ACTIVITY = Go through the data and count the lines holding the string "enum". Write only the number.
(Beginning of GIVEN DATA)
--- src/rtl/core/isa_pkg.sv ---
package isa_pkg;

  localparam int INDEX_W    = 5;
  localparam int VALUE_W    = 32;
  localparam int COUNT_W    = 5;
  localparam int STATUS_W   = 2;
  localparam int CAPACITY_D = 16;

  typedef enum logic [1:0] {
    MODE_READ   = 2'd0,
    MODE_WRITE  = 2'd1,
    MODE_INSERT = 2'd2,
    MODE_REMOVE = 2'd3
  } mode_t;

  typedef enum logic [STATUS_W-1:0] {
    ST_OK    = 2'd0,
    ST_RANGE = 2'd1,
    ST_FULL  = 2'd2
  } status_t;

  // Broadcast to every cell of the chain in the cycle of a transfer.
  typedef struct packed {
    logic               ins;
    logic               rem;
    logic               wr;
    logic [INDEX_W-1:0] index;
    logic [VALUE_W-1:0] value;
  } cell_op_t;

endpackage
(End of GIVEN DATA)
EXPECTED ANSWER = 2